8. And one of the most upsetting parts. The social media rep told me (not sure why?!) that the FA in her written account said “her perception was that people were uncomfortable” This not only made me cry but got me to that shaking mad place again. This is a LIE. My husband was an aisle seat with nobody in either seat next to him. I was across the aisle with the middle seat for my son and the window seat with my 5 year old. The person behind me spoke up in support after the harassment. The gentlemen in front of me were not only asleep or resting but NEVER turned around until the incident. The flight attendant was walking down the aisle peddling credit card applications, sarcastically saying “anybody? anybody at all?” in a dimly light cabin. She wasn’t called over, she wasn’t standing around watching people grimacing in discomfort. That “perception” is her trying to cover her tail with a completely FALSE statement which I imagine is also illegal. That hurts. If she would’ve just apologized in the first place and learned from her mistake, I wouldn’t be sitting here typing this.

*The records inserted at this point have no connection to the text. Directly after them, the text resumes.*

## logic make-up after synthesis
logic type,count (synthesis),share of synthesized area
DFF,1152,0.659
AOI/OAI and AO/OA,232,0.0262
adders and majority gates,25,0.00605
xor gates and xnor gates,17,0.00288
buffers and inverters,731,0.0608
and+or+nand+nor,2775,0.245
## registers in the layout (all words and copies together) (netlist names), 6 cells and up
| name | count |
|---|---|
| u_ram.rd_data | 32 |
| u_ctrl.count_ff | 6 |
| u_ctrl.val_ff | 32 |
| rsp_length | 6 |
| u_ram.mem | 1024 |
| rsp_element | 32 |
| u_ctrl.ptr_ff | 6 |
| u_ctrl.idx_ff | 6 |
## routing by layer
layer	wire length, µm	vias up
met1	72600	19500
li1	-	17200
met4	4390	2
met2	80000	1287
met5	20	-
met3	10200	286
===== src/rtl/ebt_pkg.sv =====
package ebt_pkg;

	localparam int SLOTS = 16;
	localparam int MAX_RES = 16;
	localparam int SLOT_W = (SLOTS > 1) ? $clog2(SLOTS) : 1;
	localparam int CNT_W = $clog2(SLOTS + 1);
	localparam int RES_W = $clog2(MAX_RES + 1);

	localparam logic [31:0] HALF_RANGE = 32'h7FFF_FFFF;

	localparam logic [2:0] OP_REGISTER  = 3'd0;
	localparam logic [2:0] OP_CANCEL    = 3'd1;
	localparam logic [2:0] OP_CANDIDATE = 3'd2;
	localparam logic [2:0] OP_DISPATCH  = 3'd3;
	localparam logic [2:0] OP_CLEAR     = 3'd4;

	localparam logic [2:0] KIND_NONE        = 3'd0;
	localparam logic [2:0] KIND_GPIO_RISE   = 3'd1;
	localparam logic [2:0] KIND_GPIO_CHANGE = 3'd3;
	localparam logic [2:0] KIND_AFTER       = 3'd5;

	localparam logic [2:0] ST_OK       = 3'd0;
	localparam logic [2:0] ST_INVALID  = 3'd1;
	localparam logic [2:0] ST_CAPACITY = 3'd2;
	localparam logic [2:0] ST_NOTFOUND = 3'd3;
	localparam logic [2:0] ST_PLATFORM = 3'd4;
	localparam logic [2:0] ST_DROPPED  = 3'd5;
	localparam logic [2:0] ST_NOTHING  = 3'd6;

	typedef struct packed {
		logic [2:0]  kind;
		logic [15:0] source;
		logic [15:0] debounce;
		logic [15:0] body;
		logic [15:0] gen;
		logic [31:0] reg_at;
		logic [31:0] last_fire;
		logic        fired;
	} entry_t;

	localparam int ENTRY_W = $bits(entry_t);

	function automatic logic is_gpio(input logic [2:0] k);
		return (k >= KIND_GPIO_RISE) && (k <= KIND_GPIO_CHANGE);
	endfunction

endpackage


===== src/rtl/event_binding_table.sv =====
// channel   signals                          direction
// request   in_valid / in_stall + fields     into the table
// result    out_valid / out_stall + fields   out of the table
//
// one request at a time; in_stall stays high until its last result is registered
// register/cancel scan every slot through the single ram read port, then pick a target
// candidate: read the named slot, then answer; dispatch: walk the slots, one result per pending slot
// (a single nothing-pending result when none is pending)
// unknown op, invalid kind, clear: a single result; a stalled result holds the sequencer
// arst_n clears control, valid and pending bits; ram entries read as zero until written
module event_binding_table (
	input  logic        clk,
	input  logic        arst_n,
	input  logic        in_valid,
	output logic        in_stall,
	input  logic [2:0]  operation,
	input  logic [2:0]  event_kind,
	input  logic [15:0] source_id,
	input  logic [15:0] debounce_window,
	input  logic [15:0] body_id,
	input  logic        install_ok,
	input  logic [31:0] time_ms,
	input  logic [15:0] slot_index,
	input  logic [15:0] cand_generation,
	input  logic [31:0] overflow_add,
	output logic        out_valid,
	input  logic        out_stall,
	output logic [2:0]  status,
	output logic [3:0]  slot,
	output logic [15:0] tag_generation,
	output logic [15:0] run_body,
	output logic        oneshot_freed,
	output logic [4:0]  active_bindings,
	output logic [31:0] overflow_total,
	output logic        last
);

	typedef enum logic [2:0] {
		S_IDLE, S_SCAN, S_PICK, S_CRD, S_CEV, S_DSCAN, S_DEV, S_ONE
	} state_t;

	localparam int SW = ebt_pkg::SLOT_W;
	localparam int CW = ebt_pkg::CNT_W;

	state_t state_q;
	logic [2:0] op_q, kind_q;
	logic [15:0] src_q, deb_q, body_q, cidx_q, cgen_q;
	logic ok_q;
	logic [31:0] t_q, ovf_q, add_q;
	logic [CW-1:0] scan_q, active_q;
	logic [ebt_pkg::RES_W-1:0] nres_q;
	logic live_s1, vld_s1;
	logic [SW-1:0] idx_s1;
	logic mfound_q, ffound_q;
	logic [SW-1:0] midx_q, fidx_q;
	logic [15:0] mgen_q, fgen_q;
	logic [ebt_pkg::SLOTS-1:0] vld_q, pend_q;

	logic out_valid_q, last_q, freed_q;
	logic [2:0] status_q;
	logic [3:0] slot_q;
	logic [15:0] gen_q, rbody_q;

	logic ram_we;
	logic [SW-1:0] ram_waddr, ram_raddr;
	logic [ebt_pkg::ENTRY_W-1:0] ram_wdata, ram_rdata;

	ebt_pkg::entry_t ent, new_ent, fire_ent, freed_ent;
	logic out_free, ent_match, tgt_found, in_range, drop, more_pend, is_after;
	logic [SW-1:0] scan_idx, cidx_lo, tgt_idx;
	logic [15:0] tgt_gen;
	logic [31:0] dt_reg, dt_fire;

	ebt_ram #(.WIDTH(ebt_pkg::ENTRY_W), .DEPTH(ebt_pkg::SLOTS)) u_ram (
		.clk   (clk),
		.we    (ram_we),
		.waddr (ram_waddr),
		.wdata (ram_wdata),
		.raddr (ram_raddr),
		.rdata (ram_rdata)
	);

	always_comb begin
		out_free = !out_valid_q || !out_stall;
		scan_idx = scan_q[SW-1:0];
		cidx_lo = cidx_q[SW-1:0];
		in_range = cidx_q < 16'(ebt_pkg::SLOTS);
		// never-written entries read as the reset value
		ent = vld_s1 ? ebt_pkg::entry_t'(ram_rdata) : '0;
		ent_match = (ent.kind != ebt_pkg::KIND_NONE) && (ent.source == src_q) &&
			(ebt_pkg::is_gpio(kind_q) ? ebt_pkg::is_gpio(ent.kind) : (ent.kind == kind_q));
		tgt_found = mfound_q || (op_q == ebt_pkg::OP_REGISTER && ffound_q);
		tgt_idx = mfound_q ? midx_q : fidx_q;
		tgt_gen = mfound_q ? mgen_q : fgen_q;
		dt_reg = t_q - ent.reg_at;
		dt_fire = t_q - ent.last_fire;
		drop = (ent.kind == ebt_pkg::KIND_NONE) || (ent.gen != cgen_q) ||
			(dt_reg > ebt_pkg::HALF_RANGE) ||
			((ent.debounce != 16'd0) && ent.fired && (dt_fire < 32'(ent.debounce)));
		more_pend = |((pend_q >> scan_idx) >> 1);
		is_after = ent.kind == ebt_pkg::KIND_AFTER;

		new_ent = '0;
		new_ent.kind = kind_q;
		new_ent.source = src_q;
		new_ent.debounce = deb_q;
		new_ent.body = body_q;
		new_ent.gen = tgt_gen + 16'd1;
		new_ent.reg_at = t_q;
		freed_ent = '0;
		freed_ent.gen = (state_q == S_PICK) ? tgt_gen + 16'd1 : ent.gen + 16'd1;
		fire_ent = ent;
		fire_ent.last_fire = t_q;
		fire_ent.fired = 1'b1;

		ram_we = 1'b0;
		ram_waddr = scan_idx;
		ram_wdata = ebt_pkg::ENTRY_W'(freed_ent);
		ram_raddr = (state_q == S_CRD || state_q == S_CEV) ? cidx_lo : scan_idx;
		unique case (state_q)
			S_PICK: begin
				if (out_free && tgt_found && ok_q) begin
					ram_we = 1'b1;
					ram_waddr = tgt_idx;
					if (op_q == ebt_pkg::OP_REGISTER) begin
						ram_wdata = ebt_pkg::ENTRY_W'(new_ent);
					end
				end
			end
			S_CEV: begin
				if (out_free && in_range && !drop) begin
					ram_we = 1'b1;
					ram_waddr = cidx_lo;
					ram_wdata = ebt_pkg::ENTRY_W'(fire_ent);
				end
			end
			S_DEV: begin
				if (out_free && is_after) begin
					ram_we = 1'b1;
					ram_waddr = idx_s1;
				end
			end
			default: begin
			end
		endcase
	end

	assign in_stall = state_q != S_IDLE;

	always_ff @(posedge clk or negedge arst_n) begin
		if (!arst_n) begin
			state_q <= S_IDLE;
			op_q <= '0; kind_q <= '0; src_q <= '0; deb_q <= '0; body_q <= '0;
			cidx_q <= '0; cgen_q <= '0; ok_q <= 1'b0; t_q <= '0; ovf_q <= '0; add_q <= '0;
			scan_q <= '0; active_q <= '0; nres_q <= '0;
			live_s1 <= 1'b0; vld_s1 <= 1'b0; idx_s1 <= '0;
			mfound_q <= 1'b0; ffound_q <= 1'b0; midx_q <= '0; fidx_q <= '0;
			mgen_q <= '0; fgen_q <= '0; vld_q <= '0; pend_q <= '0;
			out_valid_q <= 1'b0; last_q <= 1'b0; freed_q <= 1'b0; status_q <= '0;
			slot_q <= '0; gen_q <= '0; rbody_q <= '0;
		end else begin
			vld_s1 <= vld_q[ram_raddr];
			idx_s1 <= ram_raddr;
			live_s1 <= (state_q == S_SCAN) && (scan_q < CW'(ebt_pkg::SLOTS));
			if (ram_we) begin
				vld_q[ram_waddr] <= 1'b1;
			end
			if (out_valid_q && !out_stall) begin
				out_valid_q <= 1'b0;
			end
			if (live_s1) begin
				if (ent_match && !mfound_q) begin
					mfound_q <= 1'b1;
					midx_q <= idx_s1;
					mgen_q <= ent.gen;
				end
				if (ent.kind == ebt_pkg::KIND_NONE && !ffound_q) begin
					ffound_q <= 1'b1;
					fidx_q <= idx_s1;
					fgen_q <= ent.gen;
				end
			end
			unique case (state_q)
				S_IDLE: begin
					if (in_valid) begin
						op_q <= operation; kind_q <= event_kind; src_q <= source_id;
						deb_q <= debounce_window; body_q <= body_id; ok_q <= install_ok;
						t_q <= time_ms; cidx_q <= slot_index; cgen_q <= cand_generation;
						add_q <= overflow_add;
						scan_q <= '0; nres_q <= '0; mfound_q <= 1'b0; ffound_q <= 1'b0;
						priority case (operation)
							ebt_pkg::OP_REGISTER, ebt_pkg::OP_CANCEL:
								state_q <= (event_kind == ebt_pkg::KIND_NONE) ? S_ONE : S_SCAN;
							ebt_pkg::OP_CANDIDATE: state_q <= S_CRD;
							ebt_pkg::OP_DISPATCH: state_q <= S_DSCAN;
							default: state_q <= S_ONE;
						endcase
					end
				end
				S_SCAN: begin
					// last read is evaluated in the cycle after its issue
					if (scan_q == CW'(ebt_pkg::SLOTS)) begin
						state_q <= S_PICK;
					end else begin
						scan_q <= scan_q + CW'(1);
					end
				end
				S_PICK: begin
					if (out_free) begin
						out_valid_q <= 1'b1; last_q <= 1'b1; freed_q <= 1'b0;
						rbody_q <= '0; slot_q <= '0; gen_q <= '0;
						if (!tgt_found) begin
							status_q <= (op_q == ebt_pkg::OP_REGISTER) ?
								ebt_pkg::ST_CAPACITY : ebt_pkg::ST_NOTFOUND;
						end else if (!ok_q) begin
							status_q <= ebt_pkg::ST_PLATFORM;
							slot_q <= 4'(tgt_idx);
							gen_q <= tgt_gen;
						end else begin
							status_q <= ebt_pkg::ST_OK;
							slot_q <= 4'(tgt_idx);
							gen_q <= tgt_gen + 16'd1;
							pend_q[tgt_idx] <= 1'b0;
							if (op_q == ebt_pkg::OP_CANCEL) begin
								active_q <= active_q - CW'(1);
							end else if (!mfound_q) begin
								active_q <= active_q + CW'(1);
							end
						end
						state_q <= S_IDLE;
					end
				end
				S_CRD: state_q <= S_CEV;
				S_CEV: begin
					if (out_free) begin
						out_valid_q <= 1'b1; last_q <= 1'b1; freed_q <= 1'b0;
						rbody_q <= '0;
						// dropped-event count moves with the result it belongs to
						ovf_q <= ovf_q + add_q;
						if (!in_range) begin
							status_q <= ebt_pkg::ST_DROPPED;
							slot_q <= '0;
							gen_q <= '0;
						end else begin
							status_q <= drop ? ebt_pkg::ST_DROPPED : ebt_pkg::ST_OK;
							slot_q <= 4'(cidx_lo);
							gen_q <= ent.gen;
							if (!drop) begin
								pend_q[cidx_lo] <= 1'b1;
							end
						end
						state_q <= S_IDLE;
					end
				end
				S_DSCAN: begin
					if (scan_q == CW'(ebt_pkg::SLOTS) ||
							nres_q == ebt_pkg::RES_W'(ebt_pkg::MAX_RES)) begin
						state_q <= (nres_q == '0) ? S_ONE : S_IDLE;
					end else if (pend_q[scan_idx]) begin
						state_q <= S_DEV;
					end else begin
						scan_q <= scan_q + CW'(1);
					end
				end
				S_DEV: begin
					if (out_free) begin
						out_valid_q <= 1'b1;
						status_q <= ebt_pkg::ST_OK;
						slot_q <= 4'(idx_s1);
						gen_q <= is_after ? ent.gen + 16'd1 : ent.gen;
						rbody_q <= ent.body;
						freed_q <= is_after;
						last_q <= (nres_q == ebt_pkg::RES_W'(ebt_pkg::MAX_RES - 1)) || !more_pend;
						pend_q[idx_s1] <= 1'b0;
						if (is_after) begin
							active_q <= active_q - CW'(1);
						end
						nres_q <= nres_q + ebt_pkg::RES_W'(1);
						scan_q <= scan_q + CW'(1);
						state_q <= S_DSCAN;
					end
				end
				S_ONE: begin
					if (out_free) begin
						out_valid_q <= 1'b1; last_q <= 1'b1; freed_q <= 1'b0;
						rbody_q <= '0; slot_q <= '0; gen_q <= '0;
						if (op_q == ebt_pkg::OP_CLEAR) begin
							status_q <= (active_q != '0 && !ok_q) ?
								ebt_pkg::ST_PLATFORM : ebt_pkg::ST_OK;
							vld_q <= '0;
							pend_q <= '0;
							active_q <= '0;
							ovf_q <= '0;
						end else if (op_q == ebt_pkg::OP_DISPATCH) begin
							status_q <= ebt_pkg::ST_NOTHING;
						end else begin
							status_q <= ebt_pkg::ST_INVALID;
						end
						state_q <= S_IDLE;
					end
				end
				default: state_q <= S_IDLE;
			endcase
		end
	end

	assign out_valid = out_valid_q;
	assign status = status_q;
	assign slot = slot_q;
	assign tag_generation = gen_q;
	assign run_body = rbody_q;
	assign oneshot_freed = freed_q;
	assign active_bindings = 5'(active_q);
	assign overflow_total = ovf_q;
	assign last = last_q;

	a_active_bound: assert property (@(posedge clk) disable iff (!arst_n)
		active_q <= CW'(ebt_pkg::SLOTS))
		else $error("active count above slot count");

	a_one_at_a_time: assert property (@(posedge clk) disable iff (!arst_n)
		in_valid && !in_stall |=> in_stall)
		else $error("request taken while another is in work");

	a_pend_written: assert property (@(posedge clk) disable iff (!arst_n)
		(pend_q & ~vld_q) == '0)
		else $error("pending slot never written");

	a_nothing_last: assert property (@(posedge clk) disable iff (!arst_n)
		out_valid_q && status_q == ebt_pkg::ST_NOTHING |-> last_q && !freed_q)
		else $error("idle dispatch result not final");

endmodule


===== src/rtl/ebt_ram.sv =====
module ebt_ram #(
	parameter int WIDTH = 8,
	parameter int DEPTH = 16
) (
	input  logic                                      clk,
	input  logic                                      we,
	input  logic [((DEPTH > 1) ? $clog2(DEPTH) : 1)-1:0] waddr,
	input  logic [WIDTH-1:0]                          wdata,
	input  logic [((DEPTH > 1) ? $clog2(DEPTH) : 1)-1:0] raddr,
	output logic [WIDTH-1:0]                          rdata
);

	logic [WIDTH-1:0] mem [DEPTH];

	always_ff @(posedge clk) begin
		if (we) begin
			mem[waddr] <= wdata;
		end
		rdata <= mem[raddr];
	end

endmodule

===== config.mk =====
export PLATFORM = sky130hd
export DESIGN_NAME = event_binding_table
export DESIGN_NICKNAME = d
export VERILOG_FILES = /design/src/rtl/ebt_pkg.sv /design/src/rtl/event_binding_table.sv /design/src/rtl/ebt_ram.sv
export SDC_FILE = /design/constraint.sdc
export NUM_CORES = 2
export LEC_CHECK = 0
export BUFFER_PORTS_ARGS = -buffer_cell sky130_fd_sc_hd__buf_2
export CELL_PAD_IN_SITES_DETAIL_PLACEMENT = 1
export CELL_PAD_IN_SITES_GLOBAL_PLACEMENT = 1
export CORE_UTILIZATION = 40
export DETAILED_ROUTE_END_ITERATION = 10
export GPL_TIMING_DRIVEN = 0
export PLACE_DENSITY_LB_ADDON = 0.1
export SLEW_MARGIN = 40
export SYNTH_ARGS = -nofsm -noshare
export SYNTH_HDL_FRONTEND = slang
export SYNTH_SLANG_ARGS = --single-unit

===== constraint.sdc =====
create_clock -name clk -period 43.6 [get_ports clk]
set_input_delay 4.36 -clock clk [delete_from_list [all_inputs] [get_ports clk]]
set_output_delay 4.36 -clock clk [all_outputs]
set_load 0.02 [all_outputs]

Word level (Yosys, flattened, before mapping). Memories as Yosys holds them, arrays and structs flattened. A register that Yosys moved wholly into a read port is not among the register bits. Cells that the tools add are included.

Memories: 1. Register bits after elaboration: 323. Output and inout port bits: 80. Memory bits (writable): 2112. Bits of input ports: 155.

Memories: u_ram.mem (depth 16, width 132, read ports 1, clocked after memory_dff 1, write ports 1, line ebt_ram.sv:13) `logic [WIDTH-1:0] mem [DEPTH];`.

Reduce and logical (&&, ||, !) cells: 67. Equal/unequal tests: 38. Bitwise gates (word level): 6. Muxes and demuxes: 125. Add/sub/neg operators: 9. Order comparisons: 18. Shifts and indexed selects: 1.

Operators with widths (count): 132-bit 2-to-1 mux (4); 16-bit 2-to-1 mux (24); 132-bit one-hot mux with 2 select lines (1); 16-bit one-hot mux with 4 select lines (2); 32-bit 2-to-1 mux (3); 5-bit 2-to-1 mux (15); 32-bit one-hot mux with 2 select lines (1); 32-bit subtractor (2); 3-bit 2-to-1 mux (18); 4-bit 2-to-1 mux (11); 16-bit by 1-bit adder with 16-bit output (second input constant) (2); 32-bit adder (1); 16-bit AND (2); 32-bit by 31-bit greater-than comparator with 1-bit output (second input constant) (1); 32-bit by 16-bit < comparator with 1-bit output (1); 16-bit inverter (2); 16-bit OR (2); 16-bit one-hot mux with 2 select lines (1); 4-bit by 5-bit < comparator with 1-bit output (second input constant) (6); 1-bit 2-to-1 mux (28); 2-bit != test (second input constant) (14); 1-bit logical AND (21); 5-bit one-hot mux with 4 select lines (1); 3-bit == test (second input constant) (6); other kinds (49) (95).

Logic depth before layout (Yosys ltp).
Depth in word-level cells: 18. Depth in mapped cells: 33. Gate-level depth less buffers: 25.

By module. Synthesis repeated with hierarchy kept, for this count alone.

Cells, all modules: 5993. Area total of the unflattened synthesis: 104552.8 sq um.

By module, submodules not included: ebt_ram (area each 82070.0 sq um, cells an instance 3455, instances 1, sequential area each 66063.4 sq um); event_binding_table (area each 22482.8 sq um, cells an instance 2538, instances 1, sequential area each 8082.8 sq um).

Worst setup path after synthesis. No wires, ideal clock.

Path type: register to register. Start point: register vld_s1. End point: memory u_ram.mem[10][0] (netlist name) (enable). Cell stages (with the launch flop): 33. Setup time: 785 ps. Data arrival time: 15335 ps. Required time: 42815 ps. Path buffers: 8. Setup slack: 27479 ps. Path through: dfrtp_1 -> clkbuf_1 -> clkbuf_1 -> clkbuf_1 -> clkbuf_1 -> clkbuf_1 -> clkbuf_1 -> buf_1 -> and2_1 -> ha_1 -> fa_1 -> nor2b_1 -> o31a_1 -> nor2_1 -> o21ai_0 -> a31oi_1 -> o21ai_0 -> a21o_1 -> a21oi_1 -> xnor2_1 -> ha_1 -> nand4_1 -> a21oi_1 -> a2111oi_0 -> nand4_1 -> nor4_1 -> nand4_1 -> and4b_1 -> buf_4 -> nor2_2 -> mux2i_1 -> nand3_2 -> nor3_1.

Word-level cells in the longest chain between the ends: 11. Elaborated cells between the ends (all ways): 25.

Ends and longest elaborated chain: from (decl) (line event_binding_table.sv:52) `logic live_s1, vld_s1;`; from (signal assigned) (line event_binding_table.sv:162) `vld_s1 <= vld_q[ram_raddr];`; 132-bit 2-to-1 mux (*) (line event_binding_table.sv:89) `ent = vld_s1 ? ebt_pkg::entry_t'(ram_rdata) : '0;`; 32-bit subtractor, or another cell as far along (line event_binding_table.sv:95) `dt_reg = t_q - ent.reg_at;`; 32-bit by 31-bit greater-than comparator with 1-bit output, or another cell as far along (line event_binding_table.sv:98) `(dt_reg > ebt_pkg::HALF_RANGE) ||`; 1-bit logical OR or 1-bit logical AND (tied branches) (line event_binding_table.sv:97, event_binding_table.sv:99); 1-bit logical OR (line event_binding_table.sv:98); 1-bit zero test; 1-bit logical AND (line event_binding_table.sv:131) `if (out_free && in_range && !drop) begin`; 1-bit 2-to-1 mux (line event_binding_table.sv:131); 1-bit one-hot mux with 3 select lines (line event_binding_table.sv:120) `unique case (state_q)`; 1-bit 2-to-1 mux (line ebt_ram.sv:16) `if (we) begin`; 1-bit 2-to-1 mux (implied by the code) (line ebt_ram.sv:17) `mem[waddr] <= wdata;`; to (decl) (line ebt_ram.sv:13).

Mark *: on every way between the ends. The rest lies on a longest branch, timed or not.

Final worst setup path.
Start point: register vld_s1. End point: memory u_ram.mem[11][41] (netlist name) (enable).

Same word-level chain as after synthesis.

==> reports/summary.log <==
qor: clocking.cts_buffers 293
qor: yosys.ys_top_cells_by_count 2112 x edfxtp_1, 860 x nand2_1, 535 x mux4_2
qor: worst_hold_path.hold_path.class flop to flop
qor: floorplanning.initial_core_utilization 40.3%
qor: layout.design.final.nets 7402
qor: sta.setup-tns-final 0 ns
qor: routing.via_count 63600
qor: floorplanning.std_cell_rows 187
qor: place.placement.io_buffers 234
qor: yosys.synth-seq-cells 2567
qor: floorplanning.core 0.260 mm²
qor: setup_path.path_common_cell buf_4
qor: clocking.cts_max_level 5
qor: setup_path.critPathSlowestCell dfrtp_1
qor: yosys.yosys.cell_types.count 92
qor: place.detailedPlace.worstSlack 30.93 ns
qor: place.globalplace.congestion 0.870
qor: power.worst_vdd_ir 0.0438 mV
qor: clocking.tritoncts yes
qor: global_routing.grt_pass1_wl 498000 µm
qor: clocking.cts.repair.resized 0
qor: routing.wl_per_cell 32.6 µm
qor: power.leakagePower 40.0 nW
qor: setup_path.worstSetupStartpointType flop
qor: global_routing.first_global_vias 65500
qor: clocking.cts_hold_fix_bufs 0
qor: power.power_per_cell_area 74.2 mW/mm²
qor: sta.tightestPinTransition 0.931 ns
qor: clocking.post-cts-setup-buffers 0
qor: setup_path.timing_worst_setup_path_type flop to flop
qor: sta.layout_min_cycle_time 12.65 ns
qor: floorplanning.io_pins 235
qor: clocking.path_clk_slew 0.06 ns
qor: setup_path.slowest_delay 0.68 ns
qor: routing.drtAntennaViolNets 0
qor: place.total_half_perimeter_wirelength_after_legalization_and_detailed_placement 252000 µm
qor: layout.final.fill_count 24600
qor: sta.grt_setup_unrepaired no
qor: setup_path.arrival 13.19 ns
qor: sta.setup_viol_count_final 0
qor: sta.report.final.hold_viol_count 0
qor: sta.finalCritPeriodShare 29.0%
qor: clocking.clk_latency 0.88 ns
qor: layout.syn_to_final_growth 19.6%
qor: yosys.yosys-top-cells-area edfxtp_1 60%, mux4_2 11%, dfrtp_1 7.7%, nand2_1 3.1%, dfxtp_1 2.5%
qor: clocking.root_buffer clkbuf_16
qor: routing.detail_route.drc_violations 0
qor: yosys.mappedNetlistNets 6590
qor: yosys.postSynth.topFlopCell edfxtp_1
qor: setup_path.worstPathRequired 44.14 ns
qor: global_routing.grt_antenna_before_repair 33
qor: sta.timing.final.max_slew_violations 0
qor: yosys.synth_top_area_share 60.4%
qor: yosys.synth_edf_count 2112
qor: yosys.synth_top_cell_by_area edfxtp_1
qor: yosys.post_synth_inst_count 6313
qor: floorplanning.dieHeight 514 µm
qor: place.post-place-cells 10300
qor: global_routing.groute.usage.overall 26.6%
qor: routing.detail_route.wirelength 354000 µm
qor: routing.drt_pre_antenna_iters 6
qor: sta.max_slew_margin 37.9%
qor: yosys.synthMostInstantiatedCell edfxtp_1
qor: layout.final_layout_size_suffix_gt1_share 25.6%
qor: routing.vias_per_cell 5.87
qor: power.totalPowerFinal 9.33 mW
qor: yosys.seq_area_frac_synth 70.6%
qor: yosys.yosys_synthesis_warning_count 0
qor: sta.timing.clock.skew 0.0721 ns
qor: yosys.synth.cell_area 0.105 mm²
qor: floorplanning.die_width 514 µm
qor: setup_path.cp_max_fo 10
qor: clocking.clockBufferDepth 4
qor: layout.instances_no_fill 10900
qor: worst_hold_path.worst_hold_path.num_cells 2
qor: global_routing.grt_start_max_net_pins 69
qor: flow_run.cap_violations 0
qor: yosys.synthesis.area_per_instance 16.6 µm²
qor: global_routing.grt-ovfl-total 0
qor: routing.initialDrtViolationCount 6448
qor: run_status.run_status complete, no violations
qor: yosys.synth_async_sr_flop_share 12.6%
qor: floorplanning.dieArea 0.265 mm²
qor: setup_path.r2r.worst_path.cells 42
qor: sta.max_clock_freq 0.0790 GHz
qor: setup_path.cp-end-kind flop
qor: sta.post-route-worst-setup-slack 30.95 ns
qor: clocking.clock_sink_count 2567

9. To close the call I reiterated I was upset and not feeling satisfied with the way they were handling this, specifically in terms of urgency, and taking this seriously. I asked specifically when when I can expect to hear back again? The response: Maybe Tuesday since they “are closed for the weekend and will need Monday to work on it more.” So a week past when I was harassed I can expect to hear an update, but not likely any action. I think this only reinforced my concern that they aren’t taking this seriously.
Overall, I’m feeling really disappointed. I hope all of you ladies and supporters will speak up and speak loudly so they take this seriously and make prompt and real changes! I am not trying to bash this airline, I very much would like to fly with them in the future – but to continue doing that I need them to step up and make this right, not in a week, not in a month but at least to show us they are taking action NOW.